On stochastic gradient Langevin dynamics with dependent data streams in the logconcave case

Abstract

We study the problem of sampling from a probability distribution $\pi $ on $\mathbb{R}^{d}$ which has a density w.r.t. the Lebesgue measure known up to a normalization factor $x\mapsto \mathrm{e}^{-U(x)}/\int _{\mathbb{R}^{d}}\mathrm{e}^{-U(y)}\,\mathrm{d}y$. We analyze a sampling method based on the Euler discretization of the Langevin stochastic differential equations under the assumptions that the potential $U$ is continuously differentiable, $\nabla U$ is Lipschitz, and $U$ is strongly concave. We focus on the case where the gradient of the log-density cannot be directly computed but unbiased estimates of the gradient from possibly dependent observations are available.

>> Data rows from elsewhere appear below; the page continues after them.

What follows belongs to an exercise in optimizing a design on an open flow for small area, a short achievable clock period and few clock cycles; a production flow would make more cautious choices. Function was checked by simulation only, so behaviour that the tests miss may differ from the original. Power figures rest on the tool's default switching activity, not on a simulated workload.

== run 1 ==
Design mcs51_core, start of the top module:
module mcs51_core #(
  parameter int IRAM_SIZE = mcs51_pkg::IRAM_SIZE_DEFAULT
) (
  input  logic        clk,
  input  logic        reset_n,
  output logic [15:0] code_addr,
  input  logic [7:0]  code_rdata,
  output logic [7:0]  sfr_raddr,
  input  logic [7:0]  sfr_rdata,
  output logic [7:0]  sfr_waddr,
  output logic [7:0]  sfr_wdata,
  output logic        sfr_we
);
  localparam logic [1:0] F_OPC = 2'd0;
  localparam logic [1:0] F_B1  = 2'd1;
  localparam logic [1:0] F_B2  = 2'd2;
  logic [7:0] iram [128];
  logic [31:0] rn_one;   
  logic [7:0] acc;
  logic [7:1] psw;       
  logic [7:0] b_reg;
  logic [7:0] sp_reg;
  logic [15:0] pc;
  logic [1:0]  fst;
  logic [7:0]  f_opc;
  logic [7:0]  f_op1;
  logic        r_v;
  logic [3:0]  r_alu;
  logic [1:0]  r_src;
  logic [1:0]  r_dst;
  logic [7:0]  r_imm;
  logic        r_rn;     
  logic [7:0]  raddr;    
  logic        x_v;
  logic [7:0]  x_reg;    
  logic        x_int;    
  logic [7:0]  waddr;
  logic        x_wr_acc;
  logic        x_wr_iram;
  logic        x_wr_psw;
  logic        x_wr_b;
  logic        x_wr_sp;
  logic        x_wr_cy;
  logic        x_arith;
  logic        x_sub;
  logic        x_usecy;
  logic        x_and;
  logic        x_or;
  logic        x_xor;
  logic        x_inc;
  logic        x_dec;
  logic        x_cpl;
  logic        x_pass;
  logic        x_clrc;
  logic        x_setc;
  logic        wb_we;
  logic [6:0]  wb_addr;
  logic [7:0]  wb_data;
  assign code_addr = pc;
  function automatic logic [1:0] op_length(input logic [7:0] op);
    casez (op)
      8'h02, 8'h75:
        op_length = 2'd3;
      8'h74, 8'hE5, 8'hF5, 8'h24, 8'h34, 8'h94, 8'h54, 8'h44, 8'h64,
      8'h80, 8'h40, 8'h50, 8'h60, 8'h70, 8'b0111_1???, 8'b1101_1???:
        op_length = 2'd2;
      default:
        op_length = 2'd1;
    endcase
  endfunction
  function automatic logic [8:0] exec_ctl(input logic [7:0] op);
    casez (op)
      8'h04:        exec_ctl = {1'b1, EA_INC,  ES_ACC, ED_ACC};
      8'b0000_1???: exec_ctl = {1'b1, EA_INC,  ES_MEM, ED_MEM};
      8'h14:        exec_ctl = {1'b1, EA_DEC,  ES_ACC, ED_ACC};
      8'h24:        exec_ctl = {1'b1, EA_ADD,  ES_IMM, ED_ACC};
      8'b0010_1???: exec_ctl = {1'b1, EA_ADD,  ES_MEM, ED_ACC};
  ...
==> flow/config.mk <==
export PLATFORM = sky130hd
export DESIGN_NAME = mcs51_core
export DESIGN_NICKNAME = mcs51_core
export VERILOG_FILES = /design/flow/design.v
export SDC_FILE = /design/flow/constraint.sdc
export NUM_CORES = 4
export LEC_CHECK = 0
export CAP_MARGIN = 20
export CORE_MARGIN = 2
export CORE_UTILIZATION = 40
export SLEW_MARGIN = 20
==> flow/constraint.sdc <==
create_clock -name core_clock -period 10.0 [get_ports {clk}]
set_input_delay 2.0000 -clock core_clock [delete_from_list [all_inputs] [get_ports {clk}]]
set_output_delay 2.0000 -clock core_clock [all_outputs]
set_load 0.01 [all_outputs]
standard.sh (not shown) runs the stock make flow with config.mk's settings and CLKGATE_MAP_FILE= SYNTH_SCRIPT=/design/flow/synth_recipe.tcl, a recipe that flattens the netlist after the stock synthesis.
==> flow/flow/run.sh <==
#!/bin/bash
# The standard ORFS layout, with timing repair aimed past the clock period
# (repair_timing's setup margin) and without gate cloning, which can leave
# an overloaded driver after the last design repair.
set -euo pipefail
bash standard.sh SETUP_SLACK_MARGIN=6.5 SKIP_GATE_CLONING=1 finish > standard_flow.log 2>&1
Testbench counts of run 1, summed over its fixed seeds: cycles 39,651.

This setting can be seen as a combination of a stochastic approximation (here stochastic gradient) type algorithms with discretized Langevin dynamics. We obtain an upper bound of the Wasserstein-2 distance between the law of the iterates of this algorithm and the target distribution $\pi $ with constants depending explicitly on the Lipschitz and strong convexity constants of the potential and the dimension of the space. Finally, under weaker assumptions on $U$ and its gradient but in the presence of independent observations, we obtain analogous results in Wasserstein-2 distance.